ZRTP can be used with any signaling protocol, including SIP, H.323, Jingle, and distributed hash table systems. ZRTP is independent of the signaling layer, because all its key negotiations occur via the RTP media stream.

ZRTP/S, a ZRTP protocol extension, can run on any kind of legacy telephony networks including GSM, UMTS, ISDN, PSTN, SATCOM, UHF/VHF radio, because it is a narrow-band bitstream-oriented protocol and performs all key negotiations inside the bitstream between two endpoints.

Alan Johnston named the protocol ZRTP because in its earliest Internet drafts it was based on adding header extensions to RTP packets, which made ZRTP a variant of RTP. In later drafts the packet format changed to make it syntactically distinguishable from RTP. In view of that change, ZRTP is now a pseudo-acronym.

==Authentication==

The Diffie–Hellman key exchange by itself does not provide protection against a man-in-the-middle attack.

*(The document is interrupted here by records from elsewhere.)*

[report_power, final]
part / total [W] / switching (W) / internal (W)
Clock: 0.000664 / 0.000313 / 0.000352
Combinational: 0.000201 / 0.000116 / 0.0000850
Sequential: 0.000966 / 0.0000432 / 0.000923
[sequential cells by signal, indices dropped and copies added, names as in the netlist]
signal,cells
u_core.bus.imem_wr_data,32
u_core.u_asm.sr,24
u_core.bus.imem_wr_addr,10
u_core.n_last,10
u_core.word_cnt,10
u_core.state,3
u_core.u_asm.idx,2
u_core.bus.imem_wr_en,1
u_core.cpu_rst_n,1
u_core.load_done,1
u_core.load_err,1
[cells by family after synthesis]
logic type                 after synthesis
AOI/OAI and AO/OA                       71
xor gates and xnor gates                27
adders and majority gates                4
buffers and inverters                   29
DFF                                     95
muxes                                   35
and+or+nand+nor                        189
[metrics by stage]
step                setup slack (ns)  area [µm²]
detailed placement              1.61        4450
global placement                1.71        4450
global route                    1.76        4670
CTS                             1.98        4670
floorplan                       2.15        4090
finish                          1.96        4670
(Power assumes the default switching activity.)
[src/rtl/seg_pkg.sv]
// Shared display constants and types for the segment scan path.
// Segment constants are also used by the BCD-to-7-seg decoders.
package seg_pkg;

    localparam int unsigned SEG_W  = 7;
    localparam int unsigned DIG_N  = 4;
    localparam int unsigned IDX_W  = 2;
    localparam int unsigned PCNT_W = 16;
    localparam int unsigned BCNT_W = 8;

    localparam logic [SEG_W-1:0] SEG_BLANK = 7'b0000000;
    localparam logic [SEG_W-1:0] SEG_ALL   = 7'b1111111;
    localparam logic [DIG_N-1:0] DIG_OFF   = 4'b1111;

    typedef enum logic {
        BLANK = 1'b0,
        SHOW  = 1'b1
    } scan_state_e;

    // Registered display payload driven onto the shared bus.
    typedef struct packed {
        logic [SEG_W-1:0] seg;
        logic             dp;
        logic [DIG_N-1:0] dig_sel;
    } disp_out_t;

    localparam disp_out_t OUT_BLANK = '{seg: SEG_BLANK, dp: 1'b0, dig_sel: DIG_OFF};

    // Active-low enable pattern with only digit idx selected.
    function automatic logic [DIG_N-1:0] dig_enable_n(input logic [IDX_W-1:0] idx);
        logic [DIG_N-1:0] d;
        d      = DIG_OFF;
        d[idx] = 1'b0;
        return d;
    endfunction

endpackage

[src/rtl/seg_scan_mux_if.sv]
// Display bus for seg_scan_mux.
//   en, lamp_test, seg0..seg3, dp_in : from the time counters / control
//   seg_out, dp_out, dig_sel         : to the multiplexed display
interface seg_scan_mux_if;
    import seg_pkg::*;

    logic             en;
    logic             lamp_test;
    logic [SEG_W-1:0] seg0;
    logic [SEG_W-1:0] seg1;
    logic [SEG_W-1:0] seg2;
    logic [SEG_W-1:0] seg3;
    logic [DIG_N-1:0] dp_in;
    logic [SEG_W-1:0] seg_out;
    logic             dp_out;
    logic [DIG_N-1:0] dig_sel;

    modport master (
        output en, lamp_test, seg0, seg1, seg2, seg3, dp_in,
        input  seg_out, dp_out, dig_sel
    );

    modport slave (
        input  en, lamp_test, seg0, seg1, seg2, seg3, dp_in,
        output seg_out, dp_out, dig_sel
    );

endinterface

[src/rtl/scan_tick_gen.sv]
// Modulo-N counter with synchronous clear and count enable.
//   clk, clr (async active-low) : clock / reset
//   inc                         : advance the count this cycle
//   sclr                        : synchronous clear
//   tc_c                        : terminal count (count == N-1), combinational
module scan_tick_gen #(
    parameter int unsigned N = 4,
    parameter int unsigned W = 16
) (
    input  logic clk,
    input  logic clr,
    input  logic inc,
    input  logic sclr,
    output logic tc_c
);

    logic [W-1:0] cnt;

    assign tc_c = (cnt == W'(N - 1));

    // Count wraps to zero on the terminal value.
    always_ff @(posedge clk or negedge clr) begin
        if (!clr) begin
            cnt <= '0;
        end else if (sclr) begin
            cnt <= '0;
        end else if (inc) begin
            cnt <= tc_c ? '0 : cnt + W'(1);
        end
    end

endmodule

[src/rtl/seg_scan_mux.sv]
// Time-multiplexes four 7-segment digits onto one shared segment bus with
// a dark gap between digits, lamp test and display enable.
//   clk, clr (async active-low) : clock / reset
//   bus.en, bus.lamp_test       : display enable / all-segments test
//   bus.seg0..seg3, bus.dp_in   : digit codes and decimal-point requests
//   bus.seg_out, bus.dp_out     : shared segment bus and dp line (registered)
//   bus.dig_sel                 : active-low digit enables (registered)
module seg_scan_mux
    import seg_pkg::*;
#(
    parameter int unsigned DIV       = 1000,
    parameter int unsigned BLANK_CYC = 4
) (
    input  logic           clk,
    input  logic           clr,
    seg_scan_mux_if.slave  bus
);

    scan_state_e      state;
    scan_state_e      state_nxt;
    logic [IDX_W-1:0] idx;
    logic [IDX_W-1:0] idx_nxt;
    logic             p_tc_c;
    logic             b_tc_c;
    logic             p_inc_c;
    logic             b_inc_c;
    disp_out_t        out_q;
    disp_out_t        out_nxt;
    logic             load_c;
    logic [IDX_W-1:0] load_idx;
    logic [SEG_W-1:0] seg_pick;

    assign p_inc_c = bus.en && (state == SHOW);
    assign b_inc_c = bus.en && (state == BLANK);

    // Lit-time prescaler.
    scan_tick_gen #(.N(DIV), .W(PCNT_W)) u_pcnt (
        .clk  (clk),
        .clr  (clr),
        .inc  (p_inc_c),
        .sclr (1'b0),
        .tc_c (p_tc_c)
    );

    // Dark-gap counter.
    scan_tick_gen #(.N(BLANK_CYC), .W(BCNT_W)) u_bcnt (
        .clk  (clk),
        .clr  (clr),
        .inc  (b_inc_c),
        .sclr (1'b0),
        .tc_c (b_tc_c)
    );

    // State and digit index registers.
    always_ff @(posedge clk or negedge clr) begin
        if (!clr) begin
            state <= BLANK;
            idx   <= IDX_W'(3);
        end else begin
            state <= state_nxt;
            idx   <= idx_nxt;
        end
    end

    // Next state: everything holds while the display is disabled.
    always_comb begin
        state_nxt = state;
        idx_nxt   = idx;
        if (bus.en) begin
            case (state)
                BLANK: begin
                    if (b_tc_c) begin
                        state_nxt = SHOW;
                        idx_nxt   = idx + IDX_W'(1);
                    end
                end
                SHOW: begin
                    if (p_tc_c) begin
                        state_nxt = BLANK;
                    end
                end
                default: state_nxt = BLANK;
            endcase
        end
    end

    // Output values. Data is snapshotted only when a digit goes from dark to
    // lit: at SHOW entry, or on the first enabled edge after a mid-SHOW
    // disable (seen as a dark bus while still in SHOW).
    always_comb begin
        out_nxt  = out_q;
        load_c   = 1'b0;
        load_idx = idx;
        seg_pick = SEG_BLANK;
        if (!bus.en) begin
            out_nxt = OUT_BLANK;
        end else begin
            case (state)
                BLANK: begin
                    if (b_tc_c) begin
                        load_c   = 1'b1;
                        load_idx = idx_nxt;
                    end else begin
                        out_nxt = OUT_BLANK;
                    end
                end
                SHOW: begin
                    if (p_tc_c) begin
                        out_nxt = OUT_BLANK;
                    end else if (out_q.dig_sel == DIG_OFF) begin
                        load_c = 1'b1;
                    end
                end
                default: out_nxt = OUT_BLANK;
            endcase
        end

        case (load_idx)
            2'd0:    seg_pick = bus.seg0;
            2'd1:    seg_pick = bus.seg1;
            2'd2:    seg_pick = bus.seg2;
            default: seg_pick = bus.seg3;
        endcase

        if (load_c) begin
            out_nxt.seg     = bus.lamp_test ? SEG_ALL : seg_pick;
            out_nxt.dp      = bus.lamp_test | bus.dp_in[load_idx];
            out_nxt.dig_sel = dig_enable_n(load_idx);
        end
    end

    // Output registers; reset darkens the display without a clock.
    always_ff @(posedge clk or negedge clr) begin
        if (!clr) begin
            out_q <= OUT_BLANK;
        end else begin
            out_q <= out_nxt;
        end
    end

    assign bus.seg_out = out_q.seg;
    assign bus.dp_out  = out_q.dp;
    assign bus.dig_sel = out_q.dig_sel;

endmodule

[src/flat_wrapper.sv]
// flat-port wrapper written by rule: the top's interface ports become plain ports
module seg_scan_mux_flat import seg_pkg::*;
#(
    parameter int unsigned DIV       = 1000,
    parameter int unsigned BLANK_CYC = 4
)
  (clk, clr, bus_en, bus_lamp_test, bus_seg0, bus_seg1, bus_seg2, bus_seg3, bus_dp_in, bus_seg_out, bus_dp_out, bus_dig_sel);
  seg_scan_mux_if bus_i ();
  input  logic clk;
  input  logic clr;
  input wire logic [$bits(bus_i.en)-1:0] bus_en;
  input wire logic [$bits(bus_i.lamp_test)-1:0] bus_lamp_test;
  input wire logic [$bits(bus_i.seg0)-1:0] bus_seg0;
  input wire logic [$bits(bus_i.seg1)-1:0] bus_seg1;
  input wire logic [$bits(bus_i.seg2)-1:0] bus_seg2;
  input wire logic [$bits(bus_i.seg3)-1:0] bus_seg3;
  input wire logic [$bits(bus_i.dp_in)-1:0] bus_dp_in;
  output wire logic [$bits(bus_i.seg_out)-1:0] bus_seg_out;
  output wire logic [$bits(bus_i.dp_out)-1:0] bus_dp_out;
  output wire logic [$bits(bus_i.dig_sel)-1:0] bus_dig_sel;
  assign bus_i.en = bus_en;
  assign bus_i.lamp_test = bus_lamp_test;
  assign bus_i.seg0 = bus_seg0;
  assign bus_i.seg1 = bus_seg1;
  assign bus_i.seg2 = bus_seg2;
  assign bus_i.seg3 = bus_seg3;
  assign bus_i.dp_in = bus_dp_in;
  assign bus_seg_out = bus_i.seg_out;
  assign bus_dp_out = bus_i.dp_out;
  assign bus_dig_sel = bus_i.dig_sel;
  seg_scan_mux #(.DIV(DIV), .BLANK_CYC(BLANK_CYC)) u_core (.clk(clk), .clr(clr), .bus(bus_i));
endmodule
[config.mk]
export PLATFORM = sky130hd
export DESIGN_NAME = seg_scan_mux_flat
export DESIGN_NICKNAME = d
export VERILOG_FILES = /design/src/rtl/seg_pkg.sv /design/src/rtl/seg_scan_mux_if.sv /design/src/rtl/scan_tick_gen.sv /design/src/rtl/seg_scan_mux.sv /design/src/flat_wrapper.sv
export SDC_FILE = /design/constraint.sdc
export NUM_CORES = 1
export LEC_CHECK = 0
export ABC_CLOCK_PERIOD_IN_PS = 2200
export CORE_MARGIN = 2
export CORE_UTILIZATION = 45
export DETAILED_ROUTE_END_ITERATION = 10
export PLACE_DENSITY_LB_ADDON = 0.1
export SLEW_MARGIN = 5
export SYNTH_ARGS = -nofsm -noshare
export SYNTH_HDL_FRONTEND = slang
export SYNTH_SLANG_ARGS = --single-unit
[constraint.sdc]
create_clock -name clk -period 2.2 [get_ports clk]
set_input_delay 0.33 -clock clk [delete_from_list [all_inputs] [get_ports clk]]
set_output_delay 0.33 -clock clk [all_outputs]
set_load 0.005 [all_outputs]
* Word level (Yosys, flattened, before mapping)
Cells that the tools add are included.
Operators by class: equal/unequal tests 7, reductions and logical operators 5, bitwise logic cells 3, $lt $le $gt $ge 2, multiplexer cells 26, add/sub/neg operators 3
Operators by type and width (number):
- 2-to-1 mux 12 bit | 4
- case mux 12 bit (2 select lines) | 1
- case mux 7 bit (3 select lines) | 1
- adder 16 x 1 -> 16 bit, second input constant | 1
- == test 16 x 10 -> 1 bit, second input constant | 1
- 2-to-1 mux 16 bit | 1
- 2-to-1 mux 2 bit | 6
- adder 8 x 1 -> 8 bit, second input constant | 1
- == test 8 x 2 -> 1 bit, second input constant | 1
- 2-to-1 mux 8 bit | 1
- 2-to-1 mux 1 bit | 7
- 2-to-1 mux 7 bit | 1
- == test 4 bit, second input constant | 1
- inequality test 4 x 3 -> 1 bit, second input constant | 1
- inequality test 4 bit, second input constant | 1
- inverter 4 bit | 1
- case mux 1 bit (2 select lines) | 2
- logical AND 1 bit | 3
- less-than comparator 2 x 3 -> 1 bit, second input constant | 1
- adder 2 x 1 -> 2 bit, second input constant | 1
- binary-select mux 1 bit (select 2 bit) | 1
- demux 1 bit (select 2 bit) | 1
- == test 2 x 1 -> 1 bit, second input constant | 1
- == test 2 bit, second input constant | 1
- other kinds (5) | 5
Storage, ports and cells: input port bits 36, output and inout port bits 12, register bits 39, word-level logic and storage cells 53

* Depth between registers and ports, before layout
Gate-level depths: netlist of the first run.
word-level depth 13, depth in mapped cells 7, depth with buffers taken out 6

* Hierarchy
From an unflattened synthesis of the first run, not the netlist that was laid out.
Second synthesis, totals: cells, all modules 289, area, all modules 2596.2 um2
Modules (own cells, without submodules):
- seg_scan_mux | cells an instance 153, sequential area each 382.9 um2, area an instance 1290.0 um2, times used 1
- scan_tick_gen at u_core.u_pcnt | cells an instance 89, sequential area each 400.4 um2, area an instance 854.6 um2, times used 1
- scan_tick_gen at u_core.u_bcnt | cells an instance 47, sequential area each 200.2 um2, area an instance 451.7 um2, times used 1

* Least setup slack after synthesis of the first run
No wires, ideal clock.
path type register -> register, start point reg u_core.u_bcnt.cnt[0], end point reg u_core.out_q, in the netlist u_core.bus.seg_out[0], required time 2.057 ns, stages on the path, launching flop included 7, path buffers 0, data arrival time 1.812 ns, path slack 0.245 ns, setup time 0.143 ns, period minus slack after synthesis 1.955 ns, cells stage by stage dfrtp_1 ha_1 or4b_4 o31ai_4 a21boi_0 o41ai_1 o211ai_1
On the way: word-level cells in the longest chain between the ends 11, elaborated cells between the ends (all ways) 19, those cells by class eq/ne (5); mux (12); reduce/logical (2)
Ends and longest elaborated chain:
- from (decl) | line scan_tick_gen.sv:17 | logic [W-1:0] cnt;
- from (signal assigned) | line scan_tick_gen.sv:28 | cnt <= tc_c ? '0 : cnt + W'(1);
- == test 8 x 2 -> 1 bit * | line scan_tick_gen.sv:19 | assign tc_c = (cnt == W'(N - 1));
- 2-to-1 mux 2 bit | line seg_scan_mux.sv:72 | if (b_tc_c) begin
- 2-to-1 mux 2 bit | line seg_scan_mux.sv:70 | case (state)
- 2-to-1 mux 2 bit | line seg_scan_mux.sv:69 | if (bus.en) begin
- 2-to-1 mux 2 bit | line seg_scan_mux.sv:100 | if (b_tc_c) begin
- 2-to-1 mux 2 bit | line seg_scan_mux.sv:98 | case (state)
- 2-to-1 mux 2 bit | line seg_scan_mux.sv:95 | if (!bus.en) begin
- == test 2 bit, or another cell as far along | line seg_scan_mux.sv:118 | case (load_idx)
- case mux 7 bit (3 select lines) | line seg_scan_mux.sv:118
- 2-to-1 mux 7 bit | line seg_scan_mux.sv:126 | out_nxt.seg = bus.lamp_test ? SEG_ALL : seg_pick;
- 2-to-1 mux 12 bit | line seg_scan_mux.sv:125 | if (load_c) begin
- to (signal assigned) | line seg_scan_mux.sv:137 | out_q <= out_nxt;
- to (decl) | line seg_scan_mux.sv:27 | disp_out_t out_q;
Mark *: on every way between the ends. The rest lies on a longest branch, timed or not. A chain may end at the register's enable or synchronous reset.

* Worst setup path after layout of the first run
start point reg u_core.u_bcnt.cnt[1], end point reg u_core.out_q, in the netlist u_core.bus.seg_out[5]
The elaborated chain is that of the path after synthesis.

==> metrics.md, run 1 <==
| Metric | Value |
|---|---|
| Status | completed |
| Root cell of the clock tree | clkbuf_8 |
| Grt ovf | 0 |
| DR vias | 2,069 |
| Worst hold slack | 0.482 ns |
| FF-to-FF Start | u_core.u_bcnt.cnt[1] |
| Reg2reg setup slack | 0.09 ns |
| Largest net degree at the start of global routing | 18 |
| Yosys warns | 0 |
| Total length of routed wires | 6090 µm |
| Post-route ant nets | 0 |
| CP max FO | 9 |
| Number of synthesized flops with an enable pin | 0 |
| Row count | 26 |
| Via density | 5.46 |
| Syn Nets | 278 |
| Clk pin slew, worst setup/hold paths | 0.08 ns |
| DR DRC count | 0 |
| H-tree lvl count | 2 |
| Total chip power | 2.96 mW |
| Mean post-synth cell area | 9.64 µm² |
| Top_reg_cell synth | dfrtp_1 |
| Most common cell in the netlist | dfrtp_1 |
| Routability Congestion | 0.864 |
| Final setup fails | 0 |
| Relative slew margins | 73.7% |
| Vias in the first global route | 1,977 |
| HP Class | input pin to async pin |
| Clock Sinks | 39 |
| Final Skew | 0.00814 ns |
| Num CTS Buffers | 5 |
| Worst-Skew Late Latency | 0.29 ns |
| Port bufs | 47 |
| Initial core utilization | 45.9% |
| Max_cap viols | 0 |
| DRT iter0 DRCs | 137 |
| Non-Filler Instances | 379 |
| GRT Total Usage | 22.4% |
| CP Capture Type | flop |
| Area leader, netlist | dfrtp_1 |
| Mapped cell area | 2310 µm² |
| Gate Count Post-Synth | 240 |
| Highest clock rate | 0.475 GHz |
| Post-DP HPWL | 4410 µm |
| Die Wd | 75.7 µm |
| Die area | 5730 µm² |
| Asr flop ratio synth | 100% |
| Final WS setup | 0.0928 ns |
| Global-route wire length before repair | 9630 µm |
| #FFs+latches synth | 39 |
| DP Worst Slack | 0.0280 ns |
| Layout area overhead | 34.1% |
| Count of cell types in the netlist | 49 |
| Share of cells above drive strength 1 | 15.9% |
| TNS Setup | 0 ns |
| Critical path type | flop to flop |
| Antenna violations before repair | 0 |
| CP required | 2.37 ns |
| Die height | 75.7 µm |
| Post-placement cell count | 368 |
| R2R depth | 6 |
| Core ar. | 5040 µm² |
| R2R Path End | u_core.bus.seg_out[5] |
| RSZ-0062 raised after global routing | no |
| Max-slew violation count | 0 |
| Net count, final | 346 |
| # diodes | 0 |
| Post-synth top cells | dfrtp_1 (33), nand2_1 (31), nor2_1 (23), xnor2_1 (17), mux2i_1 (14) |
| First-pass DRT Iterations | 4 |
| Dominant cells by area after synthesis | dfrtp_1 (36%), dfstp_2 (6.8%), xnor2_1 (6.4%) |
| Pwr/cell area | 955 nW/µm² |
| Final period util | 95.8% |
| Hold Vio Cnt, Final | 0 |
| CTS tree | yes |
| Actual slew at the worst max-slew pin | 0.385 ns |
| Min Tclk post-route | 2.11 ns |
| Sequential area share after synthesis | 42.5% |
| Max VDD drop | 0.000677 V |
| Clk buf depth | 2 |
| FILL cells | 444 |
| CP startpoint kind | flop |
| I/O pins | 48 |
| Data arrival, critical path | 2.28 ns |
| Leakage | 1.31 nW |
| Avg WL per Cell | 16.1 µm |
| Post-synth top area share | 35.7% |
-- what timing repair did --
action | 4_1_cts | 5_1_grt
pin swaps | 1 | 2
resized for setup | 0 | 4
cloned | 0 | 0
endpoints found under the setup margin | 1 | 7
buffers inserted | 0 | 2
endpoints found under the hold margin | 9 | 0
hold buffers | 1 | 0
-- how the worst max path moves through the flow --
stage,start,endpoint,slack (ns)
after floorplan,u_core.u_bcnt.cnt[0],u_core.bus.seg_out[0],0.24
after detailed placement,bus_en,u_core.bus.seg_out[1],0.03
after global placement,u_core.u_bcnt.cnt[1],u_core.bus.seg_out[0],0.07
final,u_core.u_bcnt.cnt[1],u_core.bus.seg_out[5],0.09
after CTS,u_core.u_bcnt.cnt[1],u_core.bus.seg_out[5],0.02
after global routing,u_core.u_bcnt.cnt[0],u_core.bus.seg_out[6],0.01
-- where the power goes --
part	switching [mW]	internal (mW)	leakage, nW	total (mW)
clock network	0.267	0.222	0.0412	0.489
logic	0.571	0.691	0.765	1.26
registers	0.275	0.937	0.504	1.21
-- final cells by class --
class	count	area, µm²	share of cell area [%]
tap	70	87.6	2.82
inverter	3	11.3	0.363
timing repair buffer	67	618	19.9
multi-input combinational	192	1320	42.5
clock buffer	6	72.6	2.34
clock inverter	2	12.5	0.403
sequential	39	983	31.7
-- critical path, stage by stage (launching register included) --
cell	delay [ns]
dfrtp_1	0.41
ha_4	0.18
or4b_4	0.50
nor3_4	0.35
mux2i_1	0.17
nor3_2	0.26
o211ai_1	0.11
-- per-layer routing --
| metal | up-vias | global-route usage, % | wire length, µm |
|---|---|---|---|
| met5 | - | 0 | 0 |
| met2 | 56 | 30.7 | 2580 |
| met4 | 0 | 7.99 | 97 |
| met1 | 982 | 34.9 | 3050 |
| li1 | 1022 | - | - |
| met3 | 9 | 4.10 | 354 |
-- cell usage in the layout (no fill, tap or decap), types with 3 or more instances in the layout --
cell type,instances
a21boi_0,3
a21oi_1,4
a31oi_1,6
and3_1,10
and4_1,3
buf_4,19
clkbuf_8,5
clkdlybuf4s50_1,46
dfrtp_1,33
dfstp_2,6
inv_1,3
mux2_2,5
mux2i_1,14
nand2_1,31
nand3_1,8
nand4_1,12
nor2_1,22
nor3_1,4
o211ai_1,6
o21ai_0,5
o221ai_1,3
xnor2_1,17
xor2_1,3
-- cells by family after synthesis --
kind of cell             after synthesis  share of synthesized area, %
AND/OR/NAND/NOR                      106                          24.3
AO/OA/AOI/OAI                         45                          14.5
flip-flops                            39                          42.5
XOR/XNOR                              20                          7.57
multiplexers                          19                          8.49
buffers and inverters                  9                          1.57
adder cells (fa/ha/maj)                2                          1.08
-- state kept, by name, summed over array words and instances, names as in the netlist --
signal              count
u_core.u_bcnt.cnt       8
u_core.state            1
u_core.idx              2
u_core.bus.seg_out      7
u_core.bus.dig_sel      4
u_core.u_pcnt.cnt      16
u_core.bus.dp_out       1
-- per-stage QoR --
stage | cell area (µm²) | util (%)
2_1_floorplan | 2310 | -
3_3_place_gp | 2970 | 58.9
3_5_place_dp | 2970 | 58.9
4_1_cts | 3070 | 60.8
5_1_grt | 3100 | 61.5
6_report | 3100 | 61.5
No activity file was read; power rests on OpenSTA's default activity.
`src/rtl/core_pkg.sv`:
```
// Shared definitions for the write-back stage: opcodes, bubble encoding,
// FSM state type and the register-file write payload.
package core_pkg;

  localparam int unsigned SLOT_W = 32;
  localparam int unsigned XLEN   = 32;
  localparam int unsigned REG_AW = 5;
  localparam int unsigned OPC_W  = 6;

  localparam logic [OPC_W-1:0]  OP_LOAD     = 6'b010000;
  localparam logic [OPC_W-1:0]  OP_STORE    = 6'b010001;
  localparam logic [OPC_W-1:0]  OP_HALT     = 6'b111111;
  localparam logic [SLOT_W-1:0] BUBBLE_SLOT = {3'b111, 29'b0};

  typedef enum logic {
    RUN    = 1'b0,
    HALTED = 1'b1
  } wb_state_t;

  // One register-file write port
  typedef struct packed {
    logic              we;
    logic [REG_AW-1:0] addr;
    logic [XLEN-1:0]   data;
  } wb_port_t;

  // A slot carries work unless it is exactly the bubble pattern
  function automatic logic slot_valid(input logic [SLOT_W-1:0] slot);
    return slot != BUBBLE_SLOT;
  endfunction

endpackage

```
`src/rtl/wb_lane.sv`:
```
// One write-back slot: valid decode, halt detect, write-data select and
// write-enable generation. Purely combinational.
// Ports:
//   i_slot      slot instruction word
//   i_mem_data  BRAM half aligned with this slot (used on loads)
//   i_alt_data  data used when the slot is not a load
//   i_rt        destination register
//   i_rt_flag   slot writes a register
//   i_run       stage is in RUN state
//   o_valid_c   slot is not a bubble
//   o_halt_c    slot is a valid HALT
//   o_wr_c      selected write (before collision resolution)
module wb_lane
  import core_pkg::*;
(
  input  logic [SLOT_W-1:0] i_slot,
  input  logic [XLEN-1:0]   i_mem_data,
  input  logic [XLEN-1:0]   i_alt_data,
  input  logic [REG_AW-1:0] i_rt,
  input  logic              i_rt_flag,
  input  logic              i_run,
  output logic              o_valid_c,
  output logic              o_halt_c,
  output wb_port_t          o_wr_c
);

  logic [OPC_W-1:0] w_opcode;
  logic             w_is_load;

  // Decode and select; register 0 is never a write target
  always_comb begin
    w_opcode    = i_slot[SLOT_W-1 -: OPC_W];
    w_is_load   = (w_opcode == OP_LOAD);
    o_valid_c   = slot_valid(i_slot);
    o_halt_c    = o_valid_c & (w_opcode == OP_HALT);
    o_wr_c.we   = o_valid_c & i_rt_flag & (i_rt != '0) & i_run;
    o_wr_c.addr = i_rt;
    o_wr_c.data = w_is_load ? i_mem_data : i_alt_data;
  end

endmodule

```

To ensure that the attacker is indeed not present in the first session (when no shared secrets exist), the Short Authentication String (SAS) method is used: the communicating parties verbally cross-check a shared value displayed at both endpoints. If the values do not match, a man-in-the-middle attack is indicated. A specific attack theorized against the ZRTP protocol involves creating a synthetic voice of both parties to read a bogus SAS which is known as a "Rich Little attack", but this class of attack is not believed to be a serious risk to the protocol's security.
The SAS is used to authenticate the key exchange, which is essentially a cryptographic hash of the two Diffie–Hellman values. The SAS value is rendered to both ZRTP endpoints. To carry out authentication, this SAS value is read aloud to the communication partner over the voice connection. If the values on both ends do not match, a man-in-middle attack is indicated; if they do match, a man-in-the-middle attack is highly unlikely. The use of hash commitment in the DH exchange constrains the attacker to only one guess to generate the correct SAS in the attack, which means the SAS may be quite short. A 16-bit SAS, for example, provides the attacker only one chance out of 65536 of not being detected.

===Key continuity===
ZRTP provides a second layer of authentication against a MitM attack, based on a form of key continuity. It does this by caching some hashed key information for use in the next call, to be mixed in with the next call's DH shared secret, giving it key continuity properties analogous to SSH. If the MitM is not present in the first call, he is locked out of subsequent calls. Thus, even if the SAS is never used, most MitM attacks are stopped because the MitM was not present in the first call.

==Operating environment==
- ZRTP protocol has been implemented and used on the following platforms: Windows, Linux, Android
- ZRTP protocol has been implemented in the following languages: C, C++, Java
- ZRTP protocol has been used successfully on the following transport media: WiFi, UMTS, EDGE, GPRS, Satellite IP modem, GSM CSD, ISDN

==Implementations==
ZRTP has been implemented as
- GNU ZRTP which is used in Twinkle
- GNU ZRTP4J which is used in Jitsi (formerly SIP Communicator).
- ortp for use in Linphone.
- libzrtp which can be used in FreeSWITCH.
- Signal and its predecessor, RedPhone, used ZRTP for encrypted calls on Android and iOS. As of March 2017, Signal's voice and video calling functionality uses the app's Signal Protocol channel for authentication instead of ZRTP.
- CSipSimple is a free application for Android OS which fully supports ZRTP
- PhonerLite softphone for Windows supports ZRTP

Commercial implementations of ZRTP are available in RokaCom from RokaCom, and PrivateWave Professional from PrivateWave and more recently in Silent Phone from Silent Circle, a company founded by Zimmermann. There is also Softphone from Acrobits. Draytek support ZRTP in some of their VoIP hardware and software.

A list of free SIP Providers with ZRTP support has been published.